R.J. Lee group's Jim Conca said in an email to the Voice that the firm is still analyzing what happened, three weeks later, though Todd Rodgers, the chemist who oversaw the tests, said R.J. Lee's own samples could be analyzed within a week to confirm the results of the PTRMS.
"We are still working on this and can't confirm," Conca said.
Lenny Siegel, director of the Center for Public Environmental Oversight, said he had already apologized to the residents in the complex with whom he arranged to have their indoor air tested, saying that it was apparent to him that the company wasn't ready for such a demonstration.
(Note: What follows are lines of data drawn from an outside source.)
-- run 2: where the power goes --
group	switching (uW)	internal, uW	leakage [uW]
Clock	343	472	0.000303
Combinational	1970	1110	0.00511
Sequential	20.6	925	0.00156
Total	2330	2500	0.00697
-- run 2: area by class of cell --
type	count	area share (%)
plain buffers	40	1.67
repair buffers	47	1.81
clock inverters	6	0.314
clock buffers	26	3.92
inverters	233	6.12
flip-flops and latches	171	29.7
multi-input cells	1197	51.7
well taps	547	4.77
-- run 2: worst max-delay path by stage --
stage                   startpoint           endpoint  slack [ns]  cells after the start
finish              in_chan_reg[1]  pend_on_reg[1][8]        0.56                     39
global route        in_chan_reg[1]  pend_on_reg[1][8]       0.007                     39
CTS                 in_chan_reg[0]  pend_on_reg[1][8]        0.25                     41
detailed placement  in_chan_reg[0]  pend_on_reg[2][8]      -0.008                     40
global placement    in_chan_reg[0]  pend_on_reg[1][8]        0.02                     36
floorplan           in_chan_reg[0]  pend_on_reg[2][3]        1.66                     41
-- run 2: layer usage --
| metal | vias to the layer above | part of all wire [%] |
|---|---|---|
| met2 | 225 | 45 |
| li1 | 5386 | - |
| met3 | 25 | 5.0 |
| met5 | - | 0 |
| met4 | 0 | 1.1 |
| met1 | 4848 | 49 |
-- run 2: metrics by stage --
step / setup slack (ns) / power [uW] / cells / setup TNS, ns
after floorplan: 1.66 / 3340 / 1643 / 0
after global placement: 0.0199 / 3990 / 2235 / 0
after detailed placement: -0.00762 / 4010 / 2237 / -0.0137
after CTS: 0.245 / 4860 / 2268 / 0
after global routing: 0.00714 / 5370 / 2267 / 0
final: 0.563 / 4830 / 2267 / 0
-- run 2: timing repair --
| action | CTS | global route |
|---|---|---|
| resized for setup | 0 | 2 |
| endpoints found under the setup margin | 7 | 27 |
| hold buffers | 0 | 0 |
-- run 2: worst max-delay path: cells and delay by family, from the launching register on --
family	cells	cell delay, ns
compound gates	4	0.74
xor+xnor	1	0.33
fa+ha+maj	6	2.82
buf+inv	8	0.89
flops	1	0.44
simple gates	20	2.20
File: src/hdl/energy_vad_endpoint_detector_assert.svh
`ifndef ENERGY_VAD_ENDPOINT_DETECTOR_ASSERT_SVH
`define ENERGY_VAD_ENDPOINT_DETECTOR_ASSERT_SVH

// Concurrent checks on clk_i, disabled while rst_ni is low.

// Condition that must hold at every edge.
`define EVAD_ASSERT_ALWAYS(lbl, cond, msg) \
  lbl: assert property (@(posedge clk_i) disable iff (!rst_ni) (cond)) else $error(msg);

// Consequent must hold in the same cycle as the antecedent.
`define EVAD_ASSERT_NOW(lbl, ante, cons, msg) \
  lbl: assert property (@(posedge clk_i) disable iff (!rst_ni) (ante) |-> (cons)) \
    else $error(msg);

`endif

File: src/hdl/evad_pkg.sv
`timescale 1ns / 1ps

package evad_pkg;

  localparam int unsigned MAX_FRAME_SAMPLES_DEF = 1024;

  localparam int unsigned WORD_W      = 32;
  localparam int unsigned SAMPLE_W    = 16;
  localparam int unsigned SQ_W        = 2 * SAMPLE_W - 1;
  localparam int unsigned RMS_W       = 16;
  localparam int unsigned NF_FRAC     = 8;
  localparam int unsigned NF_W        = RMS_W + NF_FRAC;
  localparam int unsigned THR_W       = 16;
  localparam int unsigned TICK_W      = 17;
  localparam int unsigned ALPHA_W     = 11;
  localparam int unsigned ALPHA_FRAC  = 10;
  localparam int unsigned ALPHA_RND   = (1 << ALPHA_FRAC) - 1;
  localparam int unsigned MARGIN_W    = 8;
  localparam int unsigned MARGIN_FRAC = 4;
  localparam int unsigned CFG_IDX_W   = 3;
  localparam int unsigned CFG_DATA_W  = 16;
  localparam int unsigned QUEUE_AW    = 1;
  localparam int unsigned QUEUE_DEPTH = 1 << QUEUE_AW;

  localparam logic [TICK_W-1:0]  TICK_MAX  = '1;
  localparam logic [ALPHA_W-1:0] ALPHA_ONE = ALPHA_W'(1 << ALPHA_FRAC);

  localparam logic [THR_W-1:0]    MIN_THR_RST = 16'd700;
  localparam logic [THR_W-1:0]    SILENCE_RST = 16'd800;
  localparam logic [THR_W-1:0]    LISTEN_RST  = 16'd8000;
  localparam logic [ALPHA_W-1:0]  ALPHA_RST   = 11'd20;
  localparam logic [MARGIN_W-1:0] MARGIN_RST  = 8'd32;
  localparam logic [NF_W-1:0]     NF_RST      = NF_W'(MIN_THR_RST) << NF_FRAC;

  typedef enum logic [1:0] {
    ACT_SAMPLE,
    ACT_TICK,
    ACT_START,
    ACT_END
  } action_e;

  typedef enum logic [1:0] {
    EV_NONE,
    EV_SILENCE,
    EV_TIMEOUT,
    EV_NO_SPEECH
  } event_e;

  typedef enum logic [1:0] {
    MODE_IDLE,
    MODE_CAPTURE,
    MODE_WAIT
  } mode_e;

  typedef enum logic [CFG_IDX_W-1:0] {
    CFG_MIN_THR,
    CFG_SILENCE,
    CFG_LISTEN,
    CFG_ALPHA,
    CFG_MARGIN
  } cfg_idx_e;

  typedef struct packed {
    logic [THR_W-1:0]    min_threshold;
    logic [THR_W-1:0]    silence_limit_ms;
    logic [THR_W-1:0]    listen_limit_ms;
    logic [ALPHA_W-1:0]  alpha_q10;
    logic [MARGIN_W-1:0] margin_q4;
  } cfg_t;

  // One classified word as it waits in the queue.
  typedef struct packed {
    action_e         act;
    logic            last;
    logic [SQ_W-1:0] sq;
  } q_item_t;

endpackage

File: src/hdl/evad_if.sv
`timescale 1ns / 1ps

interface evad_in_if;
  logic        valid;
  logic        ready;
  logic [1:0]  action;
  logic signed [31:0] mic_word;
  logic        frame_last;

  modport source (output valid, action, mic_word, frame_last, input ready);
  modport sink (input valid, action, mic_word, frame_last, output ready);
endinterface

interface evad_out_if;
  logic        valid;
  logic        ready;
  logic [1:0]  event_res;
  logic [1:0]  mode_now;
  logic        speech_flag;
  logic [15:0] frozen_threshold;
  logic [15:0] floor_level;

  modport source (output valid, event_res, mode_now, speech_flag, frozen_threshold,
                  floor_level, input ready);
  modport sink (input valid, event_res, mode_now, speech_flag, frozen_threshold,
                floor_level, output ready);
endinterface

File: src/hdl/evad_fifo.sv
`timescale 1ns / 1ps
`include "energy_vad_endpoint_detector_assert.svh"

module evad_fifo (
  input  logic              clk_i,
  input  logic              rst_ni,
  input  logic              push_i,
  input  evad_pkg::q_item_t item_i,
  output logic              full_o,
  input  logic              pop_i,
  output evad_pkg::q_item_t item_o,
  output logic              empty_o
);

  evad_pkg::q_item_t mem_q [evad_pkg::QUEUE_DEPTH];

  logic [evad_pkg::QUEUE_AW-1:0] wr_q, wr_d, rd_q, rd_d;
  logic [evad_pkg::QUEUE_AW:0]   cnt_q, cnt_d;

  assign full_o  = (cnt_q == (evad_pkg::QUEUE_AW + 1)'(evad_pkg::QUEUE_DEPTH));
  assign empty_o = (cnt_q == '0);
  assign item_o  = mem_q[rd_q];

  always_comb begin
    wr_d  = push_i ? wr_q + 1'b1 : wr_q;
    rd_d  = pop_i ? rd_q + 1'b1 : rd_q;
    cnt_d = cnt_q + (evad_pkg::QUEUE_AW + 1)'(push_i) - (evad_pkg::QUEUE_AW + 1)'(pop_i);
  end

  always_ff @(posedge clk_i or negedge rst_ni) begin
    if (!rst_ni) begin
      wr_q  <= '0;
      rd_q  <= '0;
      cnt_q <= '0;
    end else begin
      wr_q  <= wr_d;
      rd_q  <= rd_d;
      cnt_q <= cnt_d;
    end
  end

  always_ff @(posedge clk_i) begin
    if (push_i) begin
      mem_q[wr_q] <= item_i;
    end
  end

  `EVAD_ASSERT_ALWAYS(a_q_cnt_bound, cnt_q <= (evad_pkg::QUEUE_AW + 1)'(evad_pkg::QUEUE_DEPTH), "queue count past depth")
  `EVAD_ASSERT_NOW(a_q_push_full, push_i, !full_o, "push into full queue")
  `EVAD_ASSERT_NOW(a_q_pop_empty, pop_i, !empty_o, "pop from empty queue")

endmodule

File: src/hdl/evad_front.sv
`timescale 1ns / 1ps

module evad_front (
  evad_in_if.sink           in_i,
  input  logic              full_i,
  output logic              push_o,
  output evad_pkg::q_item_t item_o
);

  logic [evad_pkg::SAMPLE_W-1:0] top;
  logic [evad_pkg::SAMPLE_W-1:0] mag;
  logic [2*evad_pkg::SAMPLE_W-1:0] sq_full;

  assign in_i.ready = !full_i;
  assign push_o     = in_i.valid && !full_i;

  // Keep the upper half of the word; magnitude of the most negative value fits unsigned.
  always_comb begin
    top     = in_i.mic_word[evad_pkg::WORD_W-1 -: evad_pkg::SAMPLE_W];
    mag     = top[evad_pkg::SAMPLE_W-1] ? (~top + 1'b1) : top;
    sq_full = (2 * evad_pkg::SAMPLE_W)'(mag) * (2 * evad_pkg::SAMPLE_W)'(mag);
    item_o.act  = evad_pkg::action_e'(in_i.action);
    item_o.last = in_i.frame_last;
    item_o.sq   = sq_full[evad_pkg::SQ_W-1:0];
  end

endmodule

File: src/hdl/evad_rms.sv
`timescale 1ns / 1ps

module evad_rms #(
  parameter int unsigned MAX_FRAME_SAMPLES = evad_pkg::MAX_FRAME_SAMPLES_DEF
) (
  input  logic                          clk_i,
  input  logic                          rst_ni,
  input  logic                          start_i,
  input  logic [evad_pkg::SQ_W+$clog2(MAX_FRAME_SAMPLES+1)-1:0] sum_i,
  input  logic [$clog2(MAX_FRAME_SAMPLES+1)-1:0] cnt_i,
  output logic                          done_o,
  output logic [evad_pkg::RMS_W-1:0]    rms_o
);

  localparam int unsigned CNT_W  = $clog2(MAX_FRAME_SAMPLES + 1);
  localparam int unsigned SUM_W  = evad_pkg::SQ_W + CNT_W;
  localparam int unsigned STEP_W = $clog2(SUM_W);
  localparam int unsigned SQRT_W = 2 * evad_pkg::RMS_W;
  localparam int unsigned REM_W  = evad_pkg::RMS_W + 2;

  typedef enum logic [1:0] {
    R_IDLE,
    R_DIV,
    R_SQRT
  } state_e;

  state_e              state_q;
  logic [STEP_W-1:0]   step_q;
  logic                done_q;

  logic [SUM_W-1:0]    dq_q;
  logic [CNT_W-1:0]    div_q;
  logic [CNT_W-1:0]    rem_q;
  logic [SQRT_W-1:0]   x_q;
  logic [evad_pkg::RMS_W-1:0] root_q;
  logic [REM_W-1:0]    srem_q;

  logic [CNT_W:0]      rem_sh, rem_sub;
  logic                div_ge;
  logic [REM_W+1:0]    srem_sh, trial, srem_sub;
  logic                sq_ge;

  // One quotient bit per cycle, then one root bit per cycle.
  always_comb begin
    rem_sh   = {rem_q, dq_q[SUM_W-1]};
    div_ge   = (rem_sh >= {1'b0, div_q});
    rem_sub  = rem_sh - {1'b0, div_q};
    srem_sh  = {srem_q, x_q[SQRT_W-1 -: 2]};
    trial    = {2'b00, root_q, 2'b01};
    sq_ge    = (srem_sh >= trial);
    srem_sub = srem_sh - trial;
  end

  always_ff @(posedge clk_i or negedge rst_ni) begin
    if (!rst_ni) begin
      state_q <= R_IDLE;
      step_q  <= '0;
      done_q  <= 1'b0;
    end else begin
      done_q <= 1'b0;
      unique case (state_q)
        R_IDLE: begin
          if (start_i) begin
            state_q <= R_DIV;
            step_q  <= STEP_W'(SUM_W - 1);
          end
        end
        R_DIV: begin
          step_q <= step_q - 1'b1;
          if (step_q == '0) begin
            state_q <= R_SQRT;
            step_q  <= STEP_W'(evad_pkg::RMS_W - 1);
          end
        end
        R_SQRT: begin
          step_q <= step_q - 1'b1;
          if (step_q == '0) begin
            state_q <= R_IDLE;
            done_q  <= 1'b1;
          end
        end
        default: state_q <= R_IDLE;
      endcase
    end
  end

  always_ff @(posedge clk_i) begin
    unique case (state_q)
      R_IDLE: begin
        if (start_i) begin
          dq_q  <= sum_i;
          div_q <= cnt_i;
          rem_q <= '0;
        end
      end
      R_DIV: begin
        rem_q <= div_ge ? rem_sub[CNT_W-1:0] : rem_sh[CNT_W-1:0];
        dq_q  <= {dq_q[SUM_W-2:0], div_ge};
        if (step_q == '0) begin
          // The mean never exceeds the largest square, so the low bits carry it all.
          x_q    <= {dq_q[SQRT_W-2:0], div_ge};
          root_q <= '0;
          srem_q <= '0;
        end
      end
      R_SQRT: begin
        srem_q <= sq_ge ? srem_sub[REM_W-1:0] : srem_sh[REM_W-1:0];
        root_q <= {root_q[evad_pkg::RMS_W-2:0], sq_ge};
        x_q    <= {x_q[SQRT_W-3:0], 2'b00};
      end
      default: ;
    endcase
  end

  assign done_o = done_q;
  assign rms_o  = root_q;

endmodule

File: src/hdl/evad_back.sv
`timescale 1ns / 1ps
`include "energy_vad_endpoint_detector_assert.svh"

module evad_back #(
  parameter int unsigned MAX_FRAME_SAMPLES = evad_pkg::MAX_FRAME_SAMPLES_DEF
) (
  input  logic              clk_i,
  input  logic              rst_ni,
  input  evad_pkg::cfg_t    cfg_i,
  input  logic              q_empty_i,
  input  evad_pkg::q_item_t q_item_i,
  output logic              q_pop_o,
  evad_out_if.source        res_o
);

  localparam int unsigned CNT_W   = $clog2(MAX_FRAME_SAMPLES + 1);
  localparam int unsigned SUM_W   = evad_pkg::SQ_W + CNT_W;
  localparam int unsigned THR2_W  = 2 * evad_pkg::THR_W;
  localparam int unsigned LIM_W   = THR2_W + CNT_W;
  localparam int unsigned PROD_W  = evad_pkg::NF_W + evad_pkg::ALPHA_W;
  localparam int unsigned MARG_PW = evad_pkg::NF_W + evad_pkg::MARGIN_W;
  localparam int unsigned THR_SH  = evad_pkg::NF_FRAC + evad_pkg::MARGIN_FRAC;
  localparam int unsigned P_W     = MARG_PW - THR_SH;

  typedef enum logic [3:0] {
    B_FETCH,
    B_RMS_GO,
    B_RMS_WAIT,
    B_EWMA_DIFF,
    B_EWMA_MUL,
    B_NF_UPD,
    B_LIM_SQ,
    B_LIM_MUL,
    B_LIM_CMP,
    B_START_MUL,
    B_START_SET,
    B_EMIT
  } state_e;

  state_e                         state_q;
  evad_pkg::mode_e                mode_q;
  evad_pkg::event_e               ev_q;
  logic [evad_pkg::NF_W-1:0]      nf_q;
  logic [evad_pkg::THR_W-1:0]     thr_q;
  logic [SUM_W-1:0]               sum_q;
  logic [CNT_W-1:0]               cnt_q;
  logic                           speech_q;
  logic [evad_pkg::TICK_W-1:0]    quiet_q;
  logic [evad_pkg::TICK_W-1:0]    elapsed_q;

  logic                           res_valid_q;
  evad_pkg::event_e               res_ev_q;
  evad_pkg::mode_e                res_mode_q;
  logic                           res_speech_q;
  logic [evad_pkg::THR_W-1:0]     res_thr_q;
  logic [evad_pkg::RMS_W-1:0]     res_floor_q;

  // Free-running arithmetic stages; the sequencer waits for them.
  logic                           up_q;
  logic [evad_pkg::NF_W-1:0]      diff_q;
  logic [PROD_W-1:0]              prod_q;
  logic [THR2_W-1:0]              thr2_q;
  logic [LIM_W-1:0]               lim_q;
  logic [MARG_PW-1:0]             nfm_q;

  logic                           rms_done;
  logic [evad_pkg::RMS_W-1:0]     rms;

  logic [CNT_W-1:0]               cnt_inc;
  logic [SUM_W-1:0]               sum_inc;
  logic                           frame_end;
  logic [evad_pkg::TICK_W-1:0]    quiet_inc, elapsed_inc;
  logic                           silence_over, listen_over;
  logic [evad_pkg::ALPHA_W-1:0]   alpha_eff;
  logic [evad_pkg::NF_W-1:0]      target;
  logic [PROD_W:0]                prod_rnd;
  logic [evad_pkg::NF_W-1:0]      nf_up, nf_dn;
  logic [P_W-1:0]                 thr_p;
  logic [evad_pkg::THR_W-1:0]     thr_sat, thr_new;
  logic                           res_free;

  evad_rms #(
    .MAX_FRAME_SAMPLES(MAX_FRAME_SAMPLES)
  ) u_rms (
    .clk_i  (clk_i),
    .rst_ni (rst_ni),
    .start_i(state_q == B_RMS_GO),
    .sum_i  (sum_q),
    .cnt_i  (cnt_q),
    .done_o (rms_done),
    .rms_o  (rms)
  );

  always_comb begin
    cnt_inc      = cnt_q + 1'b1;
    sum_inc      = sum_q + SUM_W'(q_item_i.sq);
    frame_end    = q_item_i.last || (cnt_inc >= CNT_W'(MAX_FRAME_SAMPLES));
    quiet_inc    = (quiet_q == evad_pkg::TICK_MAX) ? quiet_q : quiet_q + 1'b1;
    elapsed_inc  = (elapsed_q == evad_pkg::TICK_MAX) ? elapsed_q : elapsed_q + 1'b1;
    silence_over = (quiet_inc > evad_pkg::TICK_W'(cfg_i.silence_limit_ms));
    listen_over  = (elapsed_inc > evad_pkg::TICK_W'(cfg_i.listen_limit_ms));
    alpha_eff    = (cfg_i.alpha_q10 > evad_pkg::ALPHA_ONE) ? evad_pkg::ALPHA_ONE
                                                           : cfg_i.alpha_q10;
    target       = evad_pkg::NF_W'(rms) << evad_pkg::NF_FRAC;
    // Round the downward step up so the floor never drops below its target.
    prod_rnd     = {1'b0, prod_q} + (PROD_W + 1)'(evad_pkg::ALPHA_RND);
    nf_up        = nf_q + prod_q[evad_pkg::ALPHA_FRAC +: evad_pkg::NF_W];
    nf_dn        = nf_q - prod_rnd[evad_pkg::ALPHA_FRAC +: evad_pkg::NF_W];
    thr_p        = nfm_q[MARG_PW-1:THR_SH];
    thr_sat      = (|thr_p[P_W-1:evad_pkg::THR_W]) ? '1 : thr_p[evad_pkg::THR_W-1:0];
    thr_new      = (thr_sat > cfg_i.min_threshold) ? thr_sat : cfg_i.min_threshold;
    res_free     = !res_valid_q || res_o.ready;
  end

  assign q_pop_o = (state_q == B_FETCH) && !q_empty_i;

  always_ff @(posedge clk_i) begin
    up_q   <= (target >= nf_q);
    diff_q <= (target >= nf_q) ? target - nf_q : nf_q - target;
    prod_q <= PROD_W'(diff_q) * PROD_W'(alpha_eff);
    thr2_q <= THR2_W'(thr_q) * THR2_W'(thr_q);
    lim_q  <= LIM_W'(thr2_q) * LIM_W'(cnt_q);
    nfm_q  <= MARG_PW'(nf_q) * MARG_PW'(cfg_i.margin_q4);
  end

  always_ff @(posedge clk_i or negedge rst_ni) begin
    if (!rst_ni) begin
      state_q      <= B_FETCH;
      mode_q       <= evad_pkg::MODE_IDLE;
      ev_q         <= evad_pkg::EV_NONE;
      nf_q         <= evad_pkg::NF_RST;
      thr_q        <= evad_pkg::MIN_THR_RST;
      sum_q        <= '0;
      cnt_q        <= '0;
      speech_q     <= 1'b0;
      quiet_q      <= '0;
      elapsed_q    <= '0;
      res_valid_q  <= 1'b0;
      res_ev_q     <= evad_pkg::EV_NONE;
      res_mode_q   <= evad_pkg::MODE_IDLE;
      res_speech_q <= 1'b0;
      res_thr_q    <= '0;
      res_floor_q  <= '0;
    end else begin
      // Load a new result word or drop the one the receiver took.
      if (state_q == B_EMIT && res_free) begin
        res_valid_q <= 1'b1;
      end else if (res_valid_q && res_o.ready) begin
        res_valid_q <= 1'b0;
      end
      unique case (state_q)
        B_FETCH: begin
          if (!q_empty_i) begin
            ev_q    <= evad_pkg::EV_NONE;
            state_q <= B_EMIT;
            unique case (q_item_i.act)
              evad_pkg::ACT_SAMPLE: begin
                // Drop samples while waiting for session end.
                if (mode_q != evad_pkg::MODE_WAIT) begin
                  sum_q <= sum_inc;
                  cnt_q <= cnt_inc;
                  if (frame_end) begin
                    state_q <= (mode_q == evad_pkg::MODE_IDLE) ? B_RMS_GO : B_LIM_SQ;
                  end
                end
              end
              evad_pkg::ACT_TICK: begin
                if (mode_q == evad_pkg::MODE_CAPTURE) begin
                  quiet_q   <= quiet_inc;
                  elapsed_q <= elapsed_inc;
                  priority if (speech_q && silence_over) begin
                    ev_q   <= evad_pkg::EV_SILENCE;
                    mode_q <= evad_pkg::MODE_WAIT;
                  end else if (!speech_q && listen_over) begin
                    ev_q   <= evad_pkg::EV_NO_SPEECH;
                    mode_q <= evad_pkg::MODE_IDLE;
                    sum_q  <= '0;
                    cnt_q  <= '0;
                  end else if (listen_over) begin
                    ev_q   <= evad_pkg::EV_TIMEOUT;
                    mode_q <= evad_pkg::MODE_WAIT;
                  end else begin
                    ev_q   <= evad_pkg::EV_NONE;
                  end
                end
              end
              evad_pkg::ACT_START: begin
                if (mode_q == evad_pkg::MODE_IDLE) begin
                  speech_q  <= 1'b0;
                  quiet_q   <= '0;
                  elapsed_q <= '0;
                  sum_q     <= '0;
                  cnt_q     <= '0;
                  mode_q    <= evad_pkg::MODE_CAPTURE;
                  state_q   <= B_START_MUL;
                end
              end
              evad_pkg::ACT_END: begin
                mode_q <= evad_pkg::MODE_IDLE;
                sum_q  <= '0;
                cnt_q  <= '0;
              end
            endcase
          end
        end
        B_RMS_GO: begin
          // The root unit has latched the frame; clear the accumulator.
          sum_q   <= '0;
          cnt_q   <= '0;
          state_q <= B_RMS_WAIT;
        end
        B_RMS_WAIT: begin
          if (rms_done) begin
            state_q <= B_EWMA_DIFF;
          end
        end
        B_EWMA_DIFF: state_q <= B_EWMA_MUL;
        B_EWMA_MUL:  state_q <= B_NF_UPD;
        B_NF_UPD: begin
          nf_q    <= up_q ? nf_up : nf_dn;
          state_q <= B_EMIT;
        end
        B_LIM_SQ:  state_q <= B_LIM_MUL;
        B_LIM_MUL: state_q <= B_LIM_CMP;
        B_LIM_CMP: begin
          if (LIM_W'(sum_q) >= lim_q) begin
            speech_q <= 1'b1;
            quiet_q  <= '0;
          end
          sum_q   <= '0;
          cnt_q   <= '0;
          state_q <= B_EMIT;
        end
        B_START_MUL: state_q <= B_START_SET;
        B_START_SET: begin
          thr_q   <= thr_new;
          state_q <= B_EMIT;
        end
        B_EMIT: begin
          if (res_free) begin
            res_ev_q     <= ev_q;
            res_mode_q   <= mode_q;
            res_speech_q <= speech_q;
            res_thr_q    <= thr_q;
            res_floor_q  <= nf_q[evad_pkg::NF_W-1:evad_pkg::NF_FRAC];
            state_q      <= B_FETCH;
          end
        end
        default: state_q <= B_FETCH;
      endcase
    end
  end

  assign res_o.valid            = res_valid_q;
  assign res_o.event_res        = res_ev_q;
  assign res_o.mode_now         = res_mode_q;
  assign res_o.speech_flag      = res_speech_q;
  assign res_o.frozen_threshold = res_thr_q;
  assign res_o.floor_level      = res_floor_q;

  `EVAD_ASSERT_NOW(a_rms_done_wait, rms_done, state_q == B_RMS_WAIT, "root result outside wait state")
  `EVAD_ASSERT_ALWAYS(a_cnt_bound, cnt_q <= CNT_W'(MAX_FRAME_SAMPLES), "frame count past limit")
  `EVAD_ASSERT_NOW(a_start_clear, mode_q == evad_pkg::MODE_CAPTURE && $past(mode_q) == evad_pkg::MODE_IDLE, !speech_q && elapsed_q == '0, "capture entered without clearing")

endmodule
Siegel and researchers with R.J. Lee did make it clear to the residents that the tests were experimental and needed to be confirmed, a message that was also reported in the Voice's story on the tests.
One resident at the complex said she was upset about the discrepancy between the low levels the EPA found in her home and the elevated levels found by the R.J. Lee group.
Resident Kris Purdum had a different take, despite having the highest TCE levels in the complex, according to the R.J. Lee Group, which found 11 micrograms per cubic meter of TCE in her home — well above the EPA's limit of 1 microgram.
That reading was contradicted by an air sample taken from her home by the EPA three weeks before, the lab analysis of which recently showed no TCE, Purdum said.
"It's new technology and they have to test it out somewhere," Purdum said. "If they know there's discrepancies maybe they can refine their process and see what's going on. Doing tests like this, that's only way to make technology better."